**ASSIGNMENT**
The whole listing is to be repeated exactly. Add nothing.

**RECORDED INFORMATION**
>>>>
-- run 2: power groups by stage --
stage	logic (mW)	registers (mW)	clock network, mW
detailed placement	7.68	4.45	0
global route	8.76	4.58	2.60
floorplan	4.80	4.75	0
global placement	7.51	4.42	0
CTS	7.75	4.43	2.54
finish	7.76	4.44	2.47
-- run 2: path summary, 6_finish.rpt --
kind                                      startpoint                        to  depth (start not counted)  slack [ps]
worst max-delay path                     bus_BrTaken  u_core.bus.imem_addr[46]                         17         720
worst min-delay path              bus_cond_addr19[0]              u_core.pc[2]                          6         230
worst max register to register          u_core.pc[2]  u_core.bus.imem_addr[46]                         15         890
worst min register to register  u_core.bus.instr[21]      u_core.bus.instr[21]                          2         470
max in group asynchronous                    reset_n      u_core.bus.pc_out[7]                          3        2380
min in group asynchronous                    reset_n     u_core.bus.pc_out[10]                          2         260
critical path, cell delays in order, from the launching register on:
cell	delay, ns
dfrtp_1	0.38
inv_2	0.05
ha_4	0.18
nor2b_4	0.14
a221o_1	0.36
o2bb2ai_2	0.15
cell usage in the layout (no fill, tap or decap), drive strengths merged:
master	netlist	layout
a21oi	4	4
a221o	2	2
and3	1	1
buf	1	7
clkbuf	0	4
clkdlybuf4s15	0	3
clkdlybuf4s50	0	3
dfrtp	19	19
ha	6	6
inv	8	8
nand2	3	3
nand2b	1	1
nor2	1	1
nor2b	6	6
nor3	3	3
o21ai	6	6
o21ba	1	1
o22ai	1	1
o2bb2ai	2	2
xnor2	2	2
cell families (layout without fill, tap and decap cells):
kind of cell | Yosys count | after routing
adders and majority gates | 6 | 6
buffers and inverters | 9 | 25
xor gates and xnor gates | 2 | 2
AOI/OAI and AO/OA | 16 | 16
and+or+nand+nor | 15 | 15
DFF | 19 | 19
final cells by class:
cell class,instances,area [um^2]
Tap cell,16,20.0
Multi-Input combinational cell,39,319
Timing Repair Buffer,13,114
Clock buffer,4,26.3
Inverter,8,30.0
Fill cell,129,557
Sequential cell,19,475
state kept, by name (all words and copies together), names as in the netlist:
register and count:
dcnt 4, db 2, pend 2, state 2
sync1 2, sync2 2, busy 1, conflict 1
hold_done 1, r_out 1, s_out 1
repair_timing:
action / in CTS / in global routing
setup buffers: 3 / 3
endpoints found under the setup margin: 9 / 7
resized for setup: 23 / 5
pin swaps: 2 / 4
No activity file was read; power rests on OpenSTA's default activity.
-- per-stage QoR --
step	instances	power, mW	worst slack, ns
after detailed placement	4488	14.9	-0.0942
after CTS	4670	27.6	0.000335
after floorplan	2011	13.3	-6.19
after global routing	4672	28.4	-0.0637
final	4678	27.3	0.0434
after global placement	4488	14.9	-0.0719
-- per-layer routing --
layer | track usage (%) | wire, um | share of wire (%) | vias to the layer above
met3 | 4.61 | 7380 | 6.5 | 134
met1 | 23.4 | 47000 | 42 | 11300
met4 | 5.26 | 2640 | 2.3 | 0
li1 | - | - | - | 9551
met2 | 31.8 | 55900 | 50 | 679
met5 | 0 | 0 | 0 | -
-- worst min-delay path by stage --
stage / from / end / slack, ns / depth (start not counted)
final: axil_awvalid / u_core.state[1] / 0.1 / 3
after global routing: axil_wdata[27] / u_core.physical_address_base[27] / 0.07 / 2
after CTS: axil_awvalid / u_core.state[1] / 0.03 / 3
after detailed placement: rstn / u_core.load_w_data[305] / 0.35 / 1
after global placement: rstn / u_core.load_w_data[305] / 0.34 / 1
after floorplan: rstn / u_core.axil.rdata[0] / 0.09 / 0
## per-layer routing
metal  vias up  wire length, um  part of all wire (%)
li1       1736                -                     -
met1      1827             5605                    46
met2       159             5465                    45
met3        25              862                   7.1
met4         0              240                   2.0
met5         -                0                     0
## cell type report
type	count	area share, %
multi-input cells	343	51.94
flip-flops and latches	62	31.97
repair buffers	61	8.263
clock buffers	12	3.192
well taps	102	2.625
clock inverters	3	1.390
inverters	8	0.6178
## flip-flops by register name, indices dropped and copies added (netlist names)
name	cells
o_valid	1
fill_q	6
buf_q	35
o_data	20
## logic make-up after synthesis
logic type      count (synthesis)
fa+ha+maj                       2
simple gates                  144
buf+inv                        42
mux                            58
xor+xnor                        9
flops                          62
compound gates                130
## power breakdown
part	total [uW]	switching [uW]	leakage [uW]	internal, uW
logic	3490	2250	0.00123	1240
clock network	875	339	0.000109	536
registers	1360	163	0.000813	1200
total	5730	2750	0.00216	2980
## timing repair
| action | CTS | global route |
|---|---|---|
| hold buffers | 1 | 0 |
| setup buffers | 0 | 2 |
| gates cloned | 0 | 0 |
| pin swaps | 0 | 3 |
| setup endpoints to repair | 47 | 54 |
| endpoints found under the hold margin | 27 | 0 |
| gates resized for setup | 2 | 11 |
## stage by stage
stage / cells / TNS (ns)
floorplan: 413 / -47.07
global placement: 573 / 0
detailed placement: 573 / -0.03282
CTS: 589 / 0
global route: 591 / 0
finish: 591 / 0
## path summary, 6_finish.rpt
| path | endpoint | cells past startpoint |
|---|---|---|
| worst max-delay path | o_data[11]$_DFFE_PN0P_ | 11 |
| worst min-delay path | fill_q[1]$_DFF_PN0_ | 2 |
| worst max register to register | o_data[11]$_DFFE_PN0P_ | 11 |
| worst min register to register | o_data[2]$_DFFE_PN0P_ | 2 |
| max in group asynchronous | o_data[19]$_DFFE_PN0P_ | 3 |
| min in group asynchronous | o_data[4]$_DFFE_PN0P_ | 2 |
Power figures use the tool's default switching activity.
<<<<
**SOLUTION TO THIS EXERCISE**
-- run 2: power groups by stage --
stage	logic (mW)	registers (mW)	clock network, mW
detailed placement	7.68	4.45	0
global route	8.76	4.58	2.60
floorplan	4.80	4.75	0
global placement	7.51	4.42	0
CTS	7.75	4.43	2.54
finish	7.76	4.44	2.47
-- run 2: path summary, 6_finish.rpt --
kind                                      startpoint                        to  depth (start not counted)  slack [ps]
worst max-delay path                     bus_BrTaken  u_core.bus.imem_addr[46]                         17         720
worst min-delay path              bus_cond_addr19[0]              u_core.pc[2]                          6         230
worst max register to register          u_core.pc[2]  u_core.bus.imem_addr[46]                         15         890
worst min register to register  u_core.bus.instr[21]      u_core.bus.instr[21]                          2         470
max in group asynchronous                    reset_n      u_core.bus.pc_out[7]                          3        2380
min in group asynchronous                    reset_n     u_core.bus.pc_out[10]                          2         260
critical path, cell delays in order, from the launching register on:
cell	delay, ns
dfrtp_1	0.38
inv_2	0.05
ha_4	0.18
nor2b_4	0.14
a221o_1	0.36
o2bb2ai_2	0.15
cell usage in the layout (no fill, tap or decap), drive strengths merged:
master	netlist	layout
a21oi	4	4
a221o	2	2
and3	1	1
buf	1	7
clkbuf	0	4
clkdlybuf4s15	0	3
clkdlybuf4s50	0	3
dfrtp	19	19
ha	6	6
inv	8	8
nand2	3	3
nand2b	1	1
nor2	1	1
nor2b	6	6
nor3	3	3
o21ai	6	6
o21ba	1	1
o22ai	1	1
o2bb2ai	2	2
xnor2	2	2
cell families (layout without fill, tap and decap cells):
kind of cell | Yosys count | after routing
adders and majority gates | 6 | 6
buffers and inverters | 9 | 25
xor gates and xnor gates | 2 | 2
AOI/OAI and AO/OA | 16 | 16
and+or+nand+nor | 15 | 15
DFF | 19 | 19
final cells by class:
cell class,instances,area [um^2]
Tap cell,16,20.0
Multi-Input combinational cell,39,319
Timing Repair Buffer,13,114
Clock buffer,4,26.3
Inverter,8,30.0
Fill cell,129,557
Sequential cell,19,475
state kept, by name (all words and copies together), names as in the netlist:
register and count:
dcnt 4, db 2, pend 2, state 2
sync1 2, sync2 2, busy 1, conflict 1
hold_done 1, r_out 1, s_out 1
repair_timing:
action / in CTS / in global routing
setup buffers: 3 / 3
endpoints found under the setup margin: 9 / 7
resized for setup: 23 / 5
pin swaps: 2 / 4
No activity file was read; power rests on OpenSTA's default activity.
-- per-stage QoR --
step	instances	power, mW	worst slack, ns
after detailed placement	4488	14.9	-0.0942
after CTS	4670	27.6	0.000335
after floorplan	2011	13.3	-6.19
after global routing	4672	28.4	-0.0637
final	4678	27.3	0.0434
after global placement	4488	14.9	-0.0719
-- per-layer routing --
layer | track usage (%) | wire, um | share of wire (%) | vias to the layer above
met3 | 4.61 | 7380 | 6.5 | 134
met1 | 23.4 | 47000 | 42 | 11300
met4 | 5.26 | 2640 | 2.3 | 0
li1 | - | - | - | 9551
met2 | 31.8 | 55900 | 50 | 679
met5 | 0 | 0 | 0 | -
-- worst min-delay path by stage --
stage / from / end / slack, ns / depth (start not counted)
final: axil_awvalid / u_core.state[1] / 0.1 / 3
after global routing: axil_wdata[27] / u_core.physical_address_base[27] / 0.07 / 2
after CTS: axil_awvalid / u_core.state[1] / 0.03 / 3
after detailed placement: rstn / u_core.load_w_data[305] / 0.35 / 1
after global placement: rstn / u_core.load_w_data[305] / 0.34 / 1
after floorplan: rstn / u_core.axil.rdata[0] / 0.09 / 0
## per-layer routing
metal  vias up  wire length, um  part of all wire (%)
li1       1736                -                     -
met1      1827             5605                    46
met2       159             5465                    45
met3        25              862                   7.1
met4         0              240                   2.0
met5         -                0                     0
## cell type report
type	count	area share, %
multi-input cells	343	51.94
flip-flops and latches	62	31.97
repair buffers	61	8.263
clock buffers	12	3.192
well taps	102	2.625
clock inverters	3	1.390
inverters	8	0.6178
## flip-flops by register name, indices dropped and copies added (netlist names)
name	cells
o_valid	1
fill_q	6
buf_q	35
o_data	20
## logic make-up after synthesis
logic type      count (synthesis)
fa+ha+maj                       2
simple gates                  144
buf+inv                        42
mux                            58
xor+xnor                        9
flops                          62
compound gates                130
## power breakdown
part	total [uW]	switching [uW]	leakage [uW]	internal, uW
logic	3490	2250	0.00123	1240
clock network	875	339	0.000109	536
registers	1360	163	0.000813	1200
total	5730	2750	0.00216	2980
## timing repair
| action | CTS | global route |
|---|---|---|
| hold buffers | 1 | 0 |
| setup buffers | 0 | 2 |
| gates cloned | 0 | 0 |
| pin swaps | 0 | 3 |
| setup endpoints to repair | 47 | 54 |
| endpoints found under the hold margin | 27 | 0 |
| gates resized for setup | 2 | 11 |
## stage by stage
stage / cells / TNS (ns)
floorplan: 413 / -47.07
global placement: 573 / 0
detailed placement: 573 / -0.03282
CTS: 589 / 0
global route: 591 / 0
finish: 591 / 0
## path summary, 6_finish.rpt
| path | endpoint | cells past startpoint |
|---|---|---|
| worst max-delay path | o_data[11]$_DFFE_PN0P_ | 11 |
| worst min-delay path | fill_q[1]$_DFF_PN0_ | 2 |
| worst max register to register | o_data[11]$_DFFE_PN0P_ | 11 |
| worst min register to register | o_data[2]$_DFFE_PN0P_ | 2 |
| max in group asynchronous | o_data[19]$_DFFE_PN0P_ | 3 |
| min in group asynchronous | o_data[4]$_DFFE_PN0P_ | 2 |
Power figures use the tool's default switching activity.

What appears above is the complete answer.